Esta crisis ha puesto sobre la mesa la renta básica universal o la necesidad de invertir en ciencia, ha provocado una decidida intervención de los Estados en la economía y puede ayudar a una fiscalidad más progresiva. Pero frente a quienes depositan sus esperanzas en su potencial transformador y emancipador, Evgeny Morozov nos ha recordado que «se subestima la resiliencia del sistema actual, al tiempo que se sobreestima la capacidad de las ideas para cambiar el mundo sin infraestructuras sólidas y resistentes en el plano tecnológico y político que permitan su implementación».

Muchos están de acuerdo en que estamos viviendo es un proceso de aceleración de tendencias que ya existían antes del virus. Entre ellas es especialmente preocupante la rápida virtualización del mundo (la transición acelerada del capitalismo industrial al capitalismo digital) por el temor a que los Estados y las grandes empresas tecnológicas usen las posibilidades que multiplican exponencialmente las tecnologías para vigilar y controlar a la población a través de los datos (en lo que se ha llamado 'la doctrina del shock digital'), lo que reduciría drásticamente la esfera de las libertades, como ya ocurre en algunos países.

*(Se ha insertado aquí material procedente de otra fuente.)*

From an optimization exercise on the open Yosys and OpenROAD flow, aimed at small area, a short achievable clock period and few clock cycles; shortcuts taken in it are not production practice.
Only the layout flow was run in this run; the RTL was not checked for function there.
No activity file was given, so power comes from the tool's default toggle rates.

<file path="flow/config.mk">
export PLATFORM = sky130hd
export DESIGN_NAME = circular_deque
export DESIGN_NICKNAME = circular_deque
export VERILOG_FILES = /design/flow/design.v
export SDC_FILE = /design/flow/constraint.sdc
export NUM_CORES = 4
export LEC_CHECK = 0
export CAP_MARGIN = 20
export CORE_MARGIN = 2
export CORE_UTILIZATION = 50
export CTS_BUF_LIST = sky130_fd_sc_hd__clkbuf_16
export CTS_CLUSTER_DIAMETER = 60
export CTS_CLUSTER_SIZE = 30
export SETUP_SLACK_MARGIN = 2.5
export SLEW_MARGIN = 20
</file>
<file path="flow/constraint.sdc">
create_clock -name core_clock -period 4.5 [get_ports {clk_i}]
set_input_delay 0.9000 -clock core_clock [delete_from_list [all_inputs] [get_ports {clk_i}]]
set_output_delay 0.9000 -clock core_clock [all_outputs]
set_load 0.01 [all_outputs]
</file>
<file path="flow/design.v">
package cdq_pkg;
  localparam int unsigned DATA_W    = 32;
  localparam int unsigned OP_W      = 2;
  localparam int unsigned DEPTH_DEF = 16;
  typedef enum logic [OP_W-1:0] {
    OP_PUSH_REAR  = 2'd0,
    OP_PUSH_FRONT = 2'd1,
    OP_POP_FRONT  = 2'd2,
    OP_POP_REAR   = 2'd3
  } op_e;
endpackage
module circular_deque #(
  parameter int unsigned DEPTH = cdq_pkg::DEPTH_DEF
) (
  input  logic                              clk_i,
  input  logic                              rst_ni,
  input  logic                              req_valid_i,
  output logic                              req_ready_o,
  input  logic [cdq_pkg::OP_W-1:0]          req_operation_i,
  input  logic signed [cdq_pkg::DATA_W-1:0] req_push_value_i,
  output logic                              rsp_valid_o,
  input  logic                              rsp_ready_i,
  output logic                              rsp_status_o,
  output logic signed [cdq_pkg::DATA_W-1:0] rsp_popped_value_o,
  output logic                              rsp_is_full_o,
  output logic                              rsp_is_empty_o
);
  localparam int unsigned DW = cdq_pkg::DATA_W;
  localparam int unsigned N  = 16;
  logic [DW-1:0] ring_mem [N];
  logic [3:0] h_q, t_q;
  logic [4:0] cnt_q;
  logic       full_q, empty_q;
  logic       busy_q;   
  logic         p_v_q, p_st_q, p_full_q, p_empty_q;
  logic [N-1:0] p_sel_q;
  logic          o_v_q, o_st_q, o_full_q, o_empty_q;
  logic [DW-1:0] o_val_q;
  logic          s_v_q, s_st_q, s_full_q, s_empty_q;
  logic [DW-1:0] s_val_q;
  logic [N-1:0] dec_h, dec_t, wr_en, rd_sel;
  logic op_pr, op_pf, op_qf, op_qr, accept, ok;
  logic [DW-1:0] p_val;
  logic o_free, p_to_o, p_to_s, s_to_o, p_leave, p_v_d, s_v_d;
  always_comb begin
    for (int i = 0; i < N; i++) begin
      dec_h[i] = (h_q == 4'(i));
      dec_t[i] = (t_q == 4'(i));
    end
  end
  assign op_pr  = (req_operation_i == cdq_pkg::OP_PUSH_REAR);
  assign op_pf  = (req_operation_i == cdq_pkg::OP_PUSH_FRONT);
  assign op_qf  = (req_operation_i == cdq_pkg::OP_POP_FRONT);
  assign op_qr  = (req_operation_i == cdq_pkg::OP_POP_REAR);
  assign accept = req_valid_i && !busy_q;
  assign ok     = req_operation_i[1] ? !empty_q : !full_q;
  always_comb begin
    for (int i = 0; i < N; i++) begin
      wr_en[i]  = accept && !full_q &&
                  ((op_pr && dec_t[i]) || (op_pf && dec_h[(i + 1) % N]));
      rd_sel[i] = !empty_q &&
                  ((op_qf && dec_h[i]) || (op_qr && dec_t[(i + 1) % N]));
    end
  end
  always_ff @(posedge clk_i) begin
    for (int i = 0; i < N; i++) begin
      if (wr_en[i]) ring_mem[i] <= req_push_value_i;
    end
  end
  always_ff @(posedge clk_i or negedge rst_ni) begin
    if (!rst_ni) begin
      h_q     <= '0;
      t_q     <= '0;
      cnt_q   <= '0;
      full_q  <= 1'b0;
      empty_q <= 1'b1;
    end else if (accept && ok) begin
      if (!req_operation_i[1]) begin
        cnt_q   <= cnt_q + 5'd1;
        full_q  <= (cnt_q == 5'd15);
        empty_q <= 1'b0;
      end else begin
        cnt_q   <= cnt_q - 5'd1;
        full_q  <= 1'b0;
        empty_q <= (cnt_q == 5'd1);
      end
      case (req_operation_i)
        cdq_pkg::OP_PUSH_REAR:  t_q <= t_q + 4'd1;
        cdq_pkg::OP_PUSH_FRONT: h_q <= h_q - 4'd1;
        cdq_pkg::OP_POP_FRONT:  h_q <= h_q + 4'd1;
        default:                t_q <= t_q - 4'd1;
      endcase
    end
  end
  always_ff @(posedge clk_i) begin
    if (accept) begin
      p_sel_q   <= rd_sel;
      p_st_q    <= !ok;
      p_full_q  <= !req_operation_i[1] && (full_q || cnt_q == 5'd15);
      p_empty_q <= req_operation_i[1] && (empty_q || cnt_q == 5'd1);
    end
  end
  always_comb begin
    p_val = '0;
    for (int i = 0; i < N; i++) p_val = p_val | ({DW{p_sel_q[i]}} & ring_mem[i]);
  end
  assign o_free  = !o_v_q || rsp_ready_i;
  assign s_to_o  = o_free && s_v_q;
  assign p_to_o  = o_free && !s_v_q && p_v_q;
  assign p_to_s  = p_v_q && (s_v_q ? o_free : !o_free);
  assign p_leave = p_to_o || p_to_s;
  assign p_v_d   = accept || (p_v_q && !p_leave);
  assign s_v_d   = p_to_s || (s_v_q && !s_to_o);
  always_ff @(posedge clk_i or negedge rst_ni) begin
    if (!rst_ni) begin
      p_v_q   <= 1'b0;
      o_v_q   <= 1'b0;
      s_v_q   <= 1'b0;
      busy_q  <= 1'b0;
    end else begin
      p_v_q   <= p_v_d;
      s_v_q   <= s_v_d;
      o_v_q   <= s_to_o || p_to_o || (o_v_q && !rsp_ready_i);
      busy_q  <= p_v_d && s_v_d;
    end
  end
  always_ff @(posedge clk_i) begin
    if (s_to_o) begin
      o_st_q    <= s_st_q;
      o_val_q   <= s_val_q;
      o_full_q  <= s_full_q;
      o_empty_q <= s_empty_q;
    end else if (p_to_o) begin
      o_st_q    <= p_st_q;
      o_val_q   <= p_val;
      o_full_q  <= p_full_q;
      o_empty_q <= p_empty_q;
    end
    if (p_to_s) begin
      s_st_q    <= p_st_q;
      s_val_q   <= p_val;
      s_full_q  <= p_full_q;
      s_empty_q <= p_empty_q;
    end
  end
  assign req_ready_o        = !busy_q;
  assign rsp_valid_o        = o_v_q;
  assign rsp_status_o       = o_st_q;
  assign rsp_popped_value_o = o_val_q;
  assign rsp_is_full_o      = o_full_q;
  assign rsp_is_empty_o     = o_empty_q;
endmodule
</file>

La otra gran cuestión que queda abierta es si va a contribuir significativamente al aumento de la conciencia de interdependencia de todos los humanos y de ecodependencia de la biosfera y de los equilibrios del planeta y producir un impulso decisivo en la gran crisis subyacente, la climática, de la que los mismos científicos que ahora son nuestra esperanza contra el virus llevan advirtiéndonos dramáticamente ya algunas décadas.

¿Se aprovechará la oportunidad que nos ofrece este shock para replantear nuestra relación con la naturaleza, de la que esta crisis es una especie de 'ultimátum' ( Nicolas Hulot) y evitar así la barbarie que puede venir, pues «estamos ante la amenaza de una extinción y la gente ni siquiera lo sabe» ( Jeremy Rifkin)? Pocos recuerdan que el 21 de enero el Parlamento declaró la Emergencia Climática en España: una encuesta reciente dice que el 40% de los españoles no cree que exista ese estado de emergencia. Quizás sean los mismos que no saben que el coronavirus está relacionado con el cambio climático, con los procesos de extralimitación respecto de los límites del planeta, que es la causa última de las zoonosis pandémicas que ahora nos atacan. Si podemos hablar de la pandemia como una violencia rápida que altera nuestras vidas, corremos el riesgo de despreocuparnos por lo que se ha llamado 'violencia lenta' ( Rob Nixon), el cambio climático, que es mucho más amenazadora.

No queda mucho tiempo para tomar las decisiones estratégicas para una verdadera transición ecosocial que nos haga corregir drásticamente la trayectoria de colapso en la que estamos y que no hemos sabido adoptar en condiciones de 'normalidad'. La crisis del coronavirus quizás haya creado las condiciones para hacerlo. O tal vez no y entonces sólo sirva para confirmar lo que dijera hace años el filósofo Günther Anders, que «la ausencia de futuro ya empezó».